Saved data entries:
-- Opening Marker --
--- src/include/pss_map.svh ---
/*
 Register indices, field positions, reset values and response codes of the
 transceiver status summary block.
 Assumes it is included by bare name; holds definitions only.
*/
`ifndef PSS_MAP_SVH
`define PSS_MAP_SVH

// Register indices; byte address is four times the index
`define PSS_IDX_BASIC_STATUS 6'h01
`define PSS_IDX_EXPANSION 6'h06
`define PSS_IDX_SUMMARY 6'h10
`define PSS_IDX_FALSE_CARRIER 6'h14
`define PSS_IDX_RX_ERROR 6'h15
`define PSS_IDX_PCS_CONFIG 6'h16
`define PSS_IDX_CONTROL_WORD 6'h19
`define PSS_IDX_TEN_MEG 6'h1a

// Summary word field positions
`define PSS_BIT_RSVD_HI 15
`define PSS_BIT_CROSSOVER 14
`define PSS_BIT_RX_ERROR 13
`define PSS_BIT_POLARITY 12
`define PSS_BIT_FALSE_CARRIER 11
`define PSS_BIT_SIGNAL_DETECT 10
`define PSS_BIT_LOCK 9
`define PSS_BIT_PAGE 8
`define PSS_BIT_RSVD_LO 7
`define PSS_BIT_REMOTE_FAULT 6

// Fields of other words
`define PSS_BIT_TEN_MEG_POLARITY 4
`define PSS_BIT_SD_QUALIFY 8
`define PSS_BIT_AUTO_XOVER 15
`define PSS_BIT_XOVER_FORCE 14

// Reset values
`define PSS_RST_STATUS 1'b0
`define PSS_RST_SD_QUALIFY 1'b1
`define PSS_RST_AUTO_XOVER 1'b1
`define PSS_RST_XOVER_FORCE 1'b0

// Bus response codes
`define PSS_RESP_OKAY 2'h0
`define PSS_RESP_SLVERR 2'h2

`endif

--- src/include/pss_pkg.sv ---
/*
 Types shared by the transceiver status summary block.
 Assumes nothing of its surroundings.
*/
package pss_pkg;
    typedef logic [15:0] pss_word_t; // One management word
    typedef logic [5:0] pss_idx_t; // Register index
    typedef logic [1:0] pss_resp_t; // Bus response code
endpackage

--- src/verilog/pss_status_summary.sv ---
/*
 Transceiver status summary register bank behind an AXI4-Lite slave.
 Latches and mirrors status from the receive, carrier, polarity,
 descrambler and negotiation units, and the read-clear words of those
 units are decoded here so that their reads clear the mirrors.
 Assumes status inputs synchronous to REF_CLK_I and one outstanding
 read and one outstanding write from the bus master.
*/
`timescale 1ns/10ps
`default_nettype none
`include "pss_map.svh"

// Contract
// - Bits 15 and 7 read zero, writes ignored
// - Bit 14 is one when pairs swapped
// - Bit 14 follows enable, force and algorithm
// - Bit 13 latches receive error, cleared 15h read
// - Bit 12 latches inverted polarity status
// - Bit 12 clears on ten-meg read only
// - Bit 11 latches false carrier, cleared 14h read
// - Bit 10 qualified signal detect per 16h bit 8
// - Bit 9 descrambler lock, latch-low, default zero
// - Bit 8 page received, cleared 06h read
// - Bit 6 remote fault, cleared 01h read
// - Word at 10h, upper bits reset zero
module pss_status_summary (
    input wire logic REF_CLK_I,
    input wire logic ARST_N_I,
    // AXI4-Lite write address
    input wire logic [7:0] S_AWADDR_I,
    input wire logic S_AWVALID_I,
    output logic S_AWREADY_O,
    // AXI4-Lite write data
    input wire logic [31:0] S_WDATA_I,
    input wire logic [3:0] S_WSTRB_I,
    input wire logic S_WVALID_I,
    output logic S_WREADY_O,
    // AXI4-Lite write response
    output logic [1:0] S_BRESP_O,
    output logic S_BVALID_O,
    input wire logic S_BREADY_I,
    // AXI4-Lite read address
    input wire logic [7:0] S_ARADDR_I,
    input wire logic S_ARVALID_I,
    output logic S_ARREADY_O,
    // AXI4-Lite read data
    output logic [31:0] S_RDATA_O,
    output logic [1:0] S_RRESP_O,
    output logic S_RVALID_O,
    input wire logic S_RREADY_I,
    // Status from the source units
    input wire logic MDIX_SWAP_I,
    input wire logic RX_ERROR_EVENT_I,
    input wire logic POLARITY_INVERTED_I,
    input wire logic FALSE_CARRIER_EVENT_I,
    input wire logic SIGNAL_DETECT_RAW_I,
    input wire logic DESCRAMBLER_LOCK_I,
    input wire logic PAGE_RECEIVED_EVENT_I,
    input wire logic REMOTE_FAULT_EVENT_I,
    // Words of the source units, returned on their reads
    input wire logic [15:0] BASIC_STATUS_WORD_I,
    input wire logic [15:0] EXPANSION_WORD_I,
    input wire logic [15:0] FALSE_CARRIER_COUNT_WORD_I,
    input wire logic [15:0] RX_ERROR_COUNT_WORD_I,
    input wire logic [15:0] TEN_MEG_STATUS_WORD_I,
    // Settings handed to the pair mux and link monitor
    output logic AUTO_CROSSOVER_ENABLE_O,
    output logic CROSSOVER_FORCE_O,
    output logic SD_QUALIFY_O
);

    // Write side holding registers
    pss_pkg::pss_idx_t aw_idx; // Captured write index
    logic [31:0] w_data; // Captured write data
    logic [3:0] w_strb; // Captured byte strobes
    logic wr_fire; // Both halves held, commit now
    logic wr_mapped; // Index is in the map

    // Read side
    logic rd_take; // Read address handshake
    pss_pkg::pss_idx_t rd_idx; // Index of that read
    pss_pkg::pss_word_t next_rdata; // Word to return
    pss_pkg::pss_resp_t next_rresp; // Response to return

    // Read-clear strobes, one per source word
    logic clr_basic;
    logic clr_expansion;
    logic clr_false_carrier;
    logic clr_rx_error;
    logic clr_ten_meg;
    logic rd_summary; // Summary read, reloads latch-low bits

    // Status bits of the summary word
    logic crossover;
    logic rx_error;
    logic polarity;
    logic false_carrier;
    logic signal_detect;
    logic lock;
    logic page;
    logic remote_fault;
    logic sd_qualified; // Detect as the link monitor sees it
    pss_pkg::pss_word_t summary; // Assembled word

    // Commit only once both halves are in and no response waits
    assign wr_fire = !S_AWREADY_O && !S_WREADY_O && !S_BVALID_O;
    assign rd_take = S_ARVALID_I && S_ARREADY_O;
    assign rd_idx = S_ARADDR_I[7:2];

    // Clears fire on the read handshake, after the value is sampled
    assign clr_basic = rd_take && (rd_idx == `PSS_IDX_BASIC_STATUS);
    assign clr_expansion = rd_take && (rd_idx == `PSS_IDX_EXPANSION);
    assign clr_false_carrier = rd_take && (rd_idx == `PSS_IDX_FALSE_CARRIER);
    assign clr_rx_error = rd_take && (rd_idx == `PSS_IDX_RX_ERROR);
    assign clr_ten_meg = rd_take && (rd_idx == `PSS_IDX_TEN_MEG);
    assign rd_summary = rd_take && (rd_idx == `PSS_IDX_SUMMARY);

    // Qualified detect: lock gating unless software clears SD_QUALIFY_O
    assign sd_qualified = SD_QUALIFY_O ?
        (SIGNAL_DETECT_RAW_I && DESCRAMBLER_LOCK_I) : SIGNAL_DETECT_RAW_I;

    // Summary word; reserved and low bits are constant zero
    always_comb begin
        summary = 16'h0000;
        summary[`PSS_BIT_CROSSOVER] = crossover;
        summary[`PSS_BIT_RX_ERROR] = rx_error;
        summary[`PSS_BIT_POLARITY] = polarity;
        summary[`PSS_BIT_FALSE_CARRIER] = false_carrier;
        summary[`PSS_BIT_SIGNAL_DETECT] = signal_detect;
        summary[`PSS_BIT_LOCK] = lock;
        summary[`PSS_BIT_PAGE] = page;
        summary[`PSS_BIT_REMOTE_FAULT] = remote_fault;
    end

    // Write address channel
    always_ff @(posedge REF_CLK_I or negedge ARST_N_I) begin
        if (!ARST_N_I) begin
            S_AWREADY_O <= 1'b1;
            aw_idx <= 6'h00;
        end else if (S_AWVALID_I && S_AWREADY_O) begin
            S_AWREADY_O <= 1'b0; // Hold until response taken
            aw_idx <= S_AWADDR_I[7:2];
        end else if (S_BVALID_O && S_BREADY_I) begin
            S_AWREADY_O <= 1'b1;
        end
    end

    // Write data channel, independent of the address order
    always_ff @(posedge REF_CLK_I or negedge ARST_N_I) begin
        if (!ARST_N_I) begin
            S_WREADY_O <= 1'b1;
            w_data <= 32'h0000_0000;
            w_strb <= 4'h0;
        end else if (S_WVALID_I && S_WREADY_O) begin
            S_WREADY_O <= 1'b0;
            w_data <= S_WDATA_I;
            w_strb <= S_WSTRB_I;
        end else if (S_BVALID_O && S_BREADY_I) begin
            S_WREADY_O <= 1'b1;
        end
    end

    // Writable or read-only but known indices answer OKAY
    always_comb begin
        case (aw_idx)
            `PSS_IDX_BASIC_STATUS,
            `PSS_IDX_EXPANSION,
            `PSS_IDX_SUMMARY,
            `PSS_IDX_FALSE_CARRIER,
            `PSS_IDX_RX_ERROR,
            `PSS_IDX_PCS_CONFIG,
            `PSS_IDX_CONTROL_WORD,
            `PSS_IDX_TEN_MEG: wr_mapped = 1'b1;
            default: wr_mapped = 1'b0;
        endcase
    end

    // Write response
    always_ff @(posedge REF_CLK_I or negedge ARST_N_I) begin
        if (!ARST_N_I) begin
            S_BVALID_O <= 1'b0;
            S_BRESP_O <= `PSS_RESP_OKAY;
        end else if (wr_fire) begin
            S_BVALID_O <= 1'b1;
            S_BRESP_O <= wr_mapped ? `PSS_RESP_OKAY : `PSS_RESP_SLVERR;
        end else if (S_BVALID_O && S_BREADY_I) begin
            S_BVALID_O <= 1'b0;
        end
    end

    // Software settings; only byte lane 1 carries these fields
    always_ff @(posedge REF_CLK_I or negedge ARST_N_I) begin
        if (!ARST_N_I) begin
            SD_QUALIFY_O <= `PSS_RST_SD_QUALIFY;
            AUTO_CROSSOVER_ENABLE_O <= `PSS_RST_AUTO_XOVER;
            CROSSOVER_FORCE_O <= `PSS_RST_XOVER_FORCE;
        end else if (wr_fire && w_strb[1]) begin
            if (aw_idx == `PSS_IDX_PCS_CONFIG) begin
                SD_QUALIFY_O <= w_data[`PSS_BIT_SD_QUALIFY];
            end
            if (aw_idx == `PSS_IDX_CONTROL_WORD) begin
                AUTO_CROSSOVER_ENABLE_O <= w_data[`PSS_BIT_AUTO_XOVER];
                CROSSOVER_FORCE_O <= w_data[`PSS_BIT_XOVER_FORCE];
            end
        end
    end

    // Read decode; source words pass through except the ten-meg polarity field, summary built here
    always_comb begin
        next_rdata = 16'h0000;
        next_rresp = `PSS_RESP_OKAY;
        case (rd_idx)
            `PSS_IDX_BASIC_STATUS: next_rdata = BASIC_STATUS_WORD_I;
            `PSS_IDX_EXPANSION: next_rdata = EXPANSION_WORD_I;
            `PSS_IDX_SUMMARY: next_rdata = summary;
            `PSS_IDX_FALSE_CARRIER: next_rdata = FALSE_CARRIER_COUNT_WORD_I;
            `PSS_IDX_RX_ERROR: next_rdata = RX_ERROR_COUNT_WORD_I;
            `PSS_IDX_PCS_CONFIG: begin
                next_rdata[`PSS_BIT_SD_QUALIFY] = SD_QUALIFY_O;
            end
            `PSS_IDX_CONTROL_WORD: begin
                next_rdata[`PSS_BIT_AUTO_XOVER] = AUTO_CROSSOVER_ENABLE_O;
                next_rdata[`PSS_BIT_XOVER_FORCE] = CROSSOVER_FORCE_O;
            end
            `PSS_IDX_TEN_MEG: begin
                // Polarity field comes from the shared latch
                next_rdata = TEN_MEG_STATUS_WORD_I;
                next_rdata[`PSS_BIT_TEN_MEG_POLARITY] = polarity;
            end
            default: next_rresp = `PSS_RESP_SLVERR; // Unmapped reads zero
        endcase
    end

    // Read address and data channels
    always_ff @(posedge REF_CLK_I or negedge ARST_N_I) begin
        if (!ARST_N_I) begin
            S_ARREADY_O <= 1'b1;
            S_RVALID_O <= 1'b0;
            S_RDATA_O <= 32'h0000_0000;
            S_RRESP_O <= `PSS_RESP_OKAY;
        end else if (rd_take) begin
            S_ARREADY_O <= 1'b0; // One read at a time
            S_RVALID_O <= 1'b1;
            S_RDATA_O <= {16'h0000, next_rdata};
            S_RRESP_O <= next_rresp;
        end else if (S_RVALID_O && S_RREADY_I) begin
            S_RVALID_O <= 1'b0;
            S_ARREADY_O <= 1'b1;
        end
    end

    // Crossover: manual when auto is off, forced wins when on
    always_ff @(posedge REF_CLK_I or negedge ARST_N_I) begin
        if (!ARST_N_I) begin
            crossover <= `PSS_RST_STATUS;
        end else if (!AUTO_CROSSOVER_ENABLE_O) begin
            crossover <= CROSSOVER_FORCE_O;
        end else if (CROSSOVER_FORCE_O) begin
            crossover <= 1'b1;
        end else begin
            crossover <= MDIX_SWAP_I;
        end
    end

    // Receive error latch; a new event beats a same-cycle clear
    always_ff @(posedge REF_CLK_I or negedge ARST_N_I) begin
        if (!ARST_N_I) begin
            rx_error <= `PSS_RST_STATUS;
        end else begin
            rx_error <= RX_ERROR_EVENT_I || (rx_error && !clr_rx_error);
        end
    end

    // Polarity; summary reads deliberately leave it alone
    always_ff @(posedge REF_CLK_I or negedge ARST_N_I) begin
        if (!ARST_N_I) begin
            polarity <= `PSS_RST_STATUS;
        end else begin
            polarity <= POLARITY_INVERTED_I || (polarity && !clr_ten_meg);
        end
    end

    // False carrier latch
    always_ff @(posedge REF_CLK_I or negedge ARST_N_I) begin
        if (!ARST_N_I) begin
            false_carrier <= `PSS_RST_STATUS;
        end else begin
            false_carrier <= FALSE_CARRIER_EVENT_I ||
                (false_carrier && !clr_false_carrier);
        end
    end

    // Latch-low detect and lock: a drop wins over the reload read.
    // Both stay zero after reset until the first summary read.
    always_ff @(posedge REF_CLK_I or negedge ARST_N_I) begin
        if (!ARST_N_I) begin
            signal_detect <= `PSS_RST_STATUS;
            lock <= `PSS_RST_STATUS;
        end else begin
            signal_detect <= sd_qualified && (signal_detect || rd_summary);
            lock <= DESCRAMBLER_LOCK_I && (lock || rd_summary);
        end
    end

    // Page received; only the expansion read clears it
    always_ff @(posedge REF_CLK_I or negedge ARST_N_I) begin
        if (!ARST_N_I) begin
            page <= `PSS_RST_STATUS;
        end else begin
            page <= PAGE_RECEIVED_EVENT_I || (page && !clr_expansion);
        end
    end

    // Remote fault; cleared by a basic status read or reset
    always_ff @(posedge REF_CLK_I or negedge ARST_N_I) begin
        if (!ARST_N_I) begin
            remote_fault <= `PSS_RST_STATUS;
        end else begin
            remote_fault <= REMOTE_FAULT_EVENT_I ||
                (remote_fault && !clr_basic);
        end
    end

endmodule
`default_nettype wire

--- config.mk ---
export PLATFORM = sky130hd
export DESIGN_NAME = pss_status_summary
export DESIGN_NICKNAME = d
export VERILOG_FILES = /design/src/include/pss_pkg.sv /design/src/verilog/pss_status_summary.sv
export VERILOG_INCLUDE_DIRS = /design/src /design/src/include
export SDC_FILE = /design/constraint.sdc
export NUM_CORES = 1
export LEC_CHECK = 0
export ABC_CLOCK_PERIOD_IN_PS = 1700
export BUFFER_PORTS_ARGS = -buffer_cell sky130_fd_sc_hd__buf_2
export CORE_MARGIN = 10
export CORE_UTILIZATION = 37
export CTS_CLUSTER_SIZE = 10
export DETAILED_ROUTE_END_ITERATION = 6
export HOLD_SLACK_MARGIN = 0.12
export MAX_ROUTING_LAYER = met4
export PLACE_DENSITY = 0.76
export SYNTH_ARGS = -nofsm -noshare
export SYNTH_HDL_FRONTEND = slang
export SYNTH_SLANG_ARGS = --single-unit
--- constraint.sdc ---
create_clock -name REF_CLK_I -period 1.7 [get_ports REF_CLK_I]
set_input_delay 0.425 -clock REF_CLK_I [delete_from_list [all_inputs] [get_ports REF_CLK_I]]
set_output_delay 0.425 -clock REF_CLK_I [all_outputs]
set_load 0.03 [all_outputs]
**After elaboration in Yosys (flattened, before gate mapping)**

Memory sizes are Yosys's and may differ from the RTL's.
Cells that the tools add are included.

- Memory bits (read-only): 32
- Bits of input ports: 147
- Output and inout port bits: 44
- Memories: 1
- Bits in registers: 60

- Reduce and logical (&&, ||, !) cells: 44
- Equality and inequality tests: 10
- Multiplexer cells: 19

Memory list:

| memory | words | width | rd ports | clocked after memory_dff | write ports | RTL line | text |
|---|---|---|---|---|---|---|---|
| (no name shown) | 32 | 1 | 1 | 0 | 0 | pss_status_summary.sv:165 | `case (aw_idx)` |

Operators by type and width:

| operator | count |
|---|---|
| 6-bit by 5-bit equality test with 1-bit output, second input constant | 8 |
| 8-bit one-hot mux with 6 select lines | 1 |
| 5-bit one-hot mux with 6 select lines | 1 |
| 1-bit logical AND | 22 |
| 2-bit one-hot mux with 7 select lines | 1 |
| 1-bit 2-to-1 mux | 13 |
| 1-bit logical NOT | 8 |
| 2-bit nonzero test | 4 |
| 8-bit OR reduction | 1 |
| 1-bit logical OR | 7 |
| 1-bit one-hot mux with 7 select lines | 1 |
| 6-bit by 1-bit equality test with 1-bit output, second input constant | 1 |
| 6-bit by 3-bit equality test with 1-bit output, second input constant | 1 |
| 2-bit 2-to-1 mux | 2 |
| 2-bit AND reduction | 2 |

**Depth between registers and ports, before layout**

Gate-level depths: netlist of the first run.

- Depth in word-level cells: 5
- Depth in mapped cells: 7

**Worst setup path after synthesis of the first run**

OpenSTA, ideal clock, no wires.

- Path type: input to register
- Start: in S_ARADDR_I[3]
- End: reg remote_fault
- Cell stages on the path: 6
- Path buffers: 2
- Setup time: 0.118 ns
- Path slack: -0.133 ns
- Arrival: 1.715 ns
- Cell sequence: buf_2 or4b_4 nor3_4 buf_8 nand2_1 a21o_1

- Cells in the longest elaborated chain, start to end: 5

RTL lines:

| item | RTL line | text |
|---|---|---|
| from (decl) | pss_status_summary.sv:43 | `input wire logic [7:0] S_ARADDR_I,` |
| 6-bit by 1-bit equality test with 1-bit output | -- |  |
| 1-bit logical AND | pss_status_summary.sv:111 | `` assign clr_basic = rd_take && (rd_idx == `PSS_IDX_BASIC_STATUS); `` |
| 1-bit logical NOT | pss_status_summary.sv:320 | `(remote_fault && !clr_basic);` |
| 1-bit logical AND | pss_status_summary.sv:320 |  |
| 1-bit logical OR | pss_status_summary.sv:319 | `remote_fault <= REMOTE_FAULT_EVENT_I \|\|` |
| to (signal assigned) | pss_status_summary.sv:317 | `` remote_fault <= `PSS_RST_STATUS; `` |
| to (signal assigned) | pss_status_summary.sv:319 |  |
| to (decl) | pss_status_summary.sv:101 | `logic remote_fault;` |

Every way passes these cells.
A chain may end at the register's enable or synchronous reset.

**Worst setup path after layout of the first run**

- Start: reg S_AWREADY_O
- End: reg CROSSOVER_FORCE_O

- Cells in the longest elaborated chain, start to end: 5

RTL lines:

| item | RTL line | text |
|---|---|---|
| from (decl) | pss_status_summary.sv:32 | `output logic S_AWREADY_O,` |
| from (signal assigned) | pss_status_summary.sv:138 | `S_AWREADY_O <= 1'b1;` |
| from (signal assigned) | pss_status_summary.sv:141 | `S_AWREADY_O <= 1'b0;` |
| from (signal assigned) | pss_status_summary.sv:144 | `S_AWREADY_O <= 1'b1;` |
| 1-bit logical NOT | pss_status_summary.sv:106 | `assign wr_fire = !S_AWREADY_O && !S_WREADY_O && !S_BVALID_O;` |
| 1-bit logical AND (2 in series) | pss_status_summary.sv:106 |  |
| 1-bit logical AND | pss_status_summary.sv:197 | `end else if (wr_fire && w_strb[1]) begin` |
| 2-bit AND reduction (no line) | -- |  |
| to (signal assigned) | pss_status_summary.sv:196 | `` CROSSOVER_FORCE_O <= `PSS_RST_XOVER_FORCE; `` |
| to (signal assigned) | pss_status_summary.sv:203 | `` CROSSOVER_FORCE_O <= w_data[`PSS_BIT_XOVER_FORCE]; `` |
| to (decl) | pss_status_summary.sv:68 | `output logic CROSSOVER_FORCE_O,` |

Every way passes these cells.

==> results of run 1 <==
## cell usage after synthesis, drive strengths merged (2+ instances only)
master	instances
a21o	6
a21oi	9
a221oi	16
a22o	9
a22oi	13
a31oi	7
buf	28
clkbuf	3
dfrtp	39
dfstp	5
ha	4
inv	6
mux2	22
mux2i	5
nand2	20
nand2b	2
nor2	16
nor2b	5
nor3	4
nor3b	2
nor4	3
o21ai	14
or4b	2
## registers in the layout, summed over array words and instances (netlist names)
signal                   cells
S_AWREADY_O                  1
S_RVALID_O                   1
lock                         1
S_WREADY_O                   1
signal_detect                1
S_BVALID_O                   1
S_RDATA_O                   16
aw_idx                       6
w_data                       3
rx_error                     1
false_carrier                1
w_strb                       1
page                         1
S_ARREADY_O                  1
S_RRESP_O                    1
AUTO_CROSSOVER_ENABLE_O      1
S_BRESP_O                    1
remote_fault                 1
crossover                    1
CROSSOVER_FORCE_O            1
SD_QUALIFY_O                 1
polarity                     1
## final timing paths
kind | cells after the start | endpoint | startpoint | slack [ns]
worst max-delay path | 4 | CROSSOVER_FORCE_O$_DFFE_PN0P_ | S_AWREADY_O$_DFFE_PN1P_ | 0.09
max in group asynchronous | 3 | crossover$_DFF_PN0_ | ARST_N_I | 0.51
min in group asynchronous | 2 | aw_idx[1]$_DFFE_PN0P_ | ARST_N_I | 0.61
worst max register to register | 4 | CROSSOVER_FORCE_O$_DFFE_PN0P_ | S_AWREADY_O$_DFFE_PN1P_ | 0.09
worst min-delay path | 2 | S_AWREADY_O$_DFFE_PN1P_ | S_AWVALID_I | 0.29
worst min register to register | 1 | page$_DFF_PN0_ | page$_DFF_PN0_ | 0.49
## logic make-up (layout without fill, tap and decap cells)
logic type	after synthesis	count (layout)
buf+inv	37	183
flops	44	44
xor+xnor	1	1
simple gates	63	63
fa+ha+maj	4	4
other cells	1	18
mux	27	27
compound gates	80	80
## repair_timing
action | 4_1_cts | 5_1_grt
hold buffers | 1 | 0
hold endpoints to repair | 14 | 0
pin swaps | 0 | 1
setup buffers | 0 | 2
endpoints found under the setup margin | 1 | 2
gates resized for setup | 1 | 1
## metal layers
metal	wire length, µm	GRT usage, %	vias to the layer above
met4	74	2.353	0
met5	0	-	-
met1	3410	17.32	1231
met3	1036	5.907	9
met2	4438	27.24	129
li1	-	-	1253
## where the power goes
part	switching (W)	internal [W]
sequential	0.000217	0.00139
clock	0.000338	0.000289
combinational	0.000960	0.000696
## stage by stage
stage | util, % | instance area [µm²]
2_1_floorplan | - | 2776
3_3_place_gp | 50.60 | 3631
3_5_place_dp | 50.60 | 3631
4_1_cts | 51.94 | 3727
5_1_grt | 52.22 | 3747
6_report | 52.22 | 3747
## area by class of cell
type | instances | area [µm²] | share of cell area, %
flip-flops and latches | 44 | 1109 | 29.58
clock buffers | 7 | 76.32 | 2.037
clock inverters | 1 | 5.005 | 0.1336
multi-input cells | 193 | 1428 | 38.10
repair buffers | 169 | 983.4 | 26.24
well taps | 99 | 123.9 | 3.306
inverters | 6 | 22.52 | 0.6010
-- Closing Marker --
[THE TASK]:
Copy every line of the records above, starting with the first, up to and including the line containing "typedef logic [5:0]".

[RESPONSE TO THIS EXERCISE]:
--- src/include/pss_map.svh ---
/*
 Register indices, field positions, reset values and response codes of the
 transceiver status summary block.
 Assumes it is included by bare name; holds definitions only.
*/
`ifndef PSS_MAP_SVH
`define PSS_MAP_SVH

// Register indices; byte address is four times the index
`define PSS_IDX_BASIC_STATUS 6'h01
`define PSS_IDX_EXPANSION 6'h06
`define PSS_IDX_SUMMARY 6'h10
`define PSS_IDX_FALSE_CARRIER 6'h14
`define PSS_IDX_RX_ERROR 6'h15
`define PSS_IDX_PCS_CONFIG 6'h16
`define PSS_IDX_CONTROL_WORD 6'h19
`define PSS_IDX_TEN_MEG 6'h1a

// Summary word field positions
`define PSS_BIT_RSVD_HI 15
`define PSS_BIT_CROSSOVER 14
`define PSS_BIT_RX_ERROR 13
`define PSS_BIT_POLARITY 12
`define PSS_BIT_FALSE_CARRIER 11
`define PSS_BIT_SIGNAL_DETECT 10
`define PSS_BIT_LOCK 9
`define PSS_BIT_PAGE 8
`define PSS_BIT_RSVD_LO 7
`define PSS_BIT_REMOTE_FAULT 6

// Fields of other words
`define PSS_BIT_TEN_MEG_POLARITY 4
`define PSS_BIT_SD_QUALIFY 8
`define PSS_BIT_AUTO_XOVER 15
`define PSS_BIT_XOVER_FORCE 14

// Reset values
`define PSS_RST_STATUS 1'b0
`define PSS_RST_SD_QUALIFY 1'b1
`define PSS_RST_AUTO_XOVER 1'b1
`define PSS_RST_XOVER_FORCE 1'b0

// Bus response codes
`define PSS_RESP_OKAY 2'h0
`define PSS_RESP_SLVERR 2'h2

`endif

--- src/include/pss_pkg.sv ---
/*
 Types shared by the transceiver status summary block.
 Assumes nothing of its surroundings.
*/
package pss_pkg;
    typedef logic [15:0] pss_word_t; // One management word
    typedef logic [5:0] pss_idx_t; // Register index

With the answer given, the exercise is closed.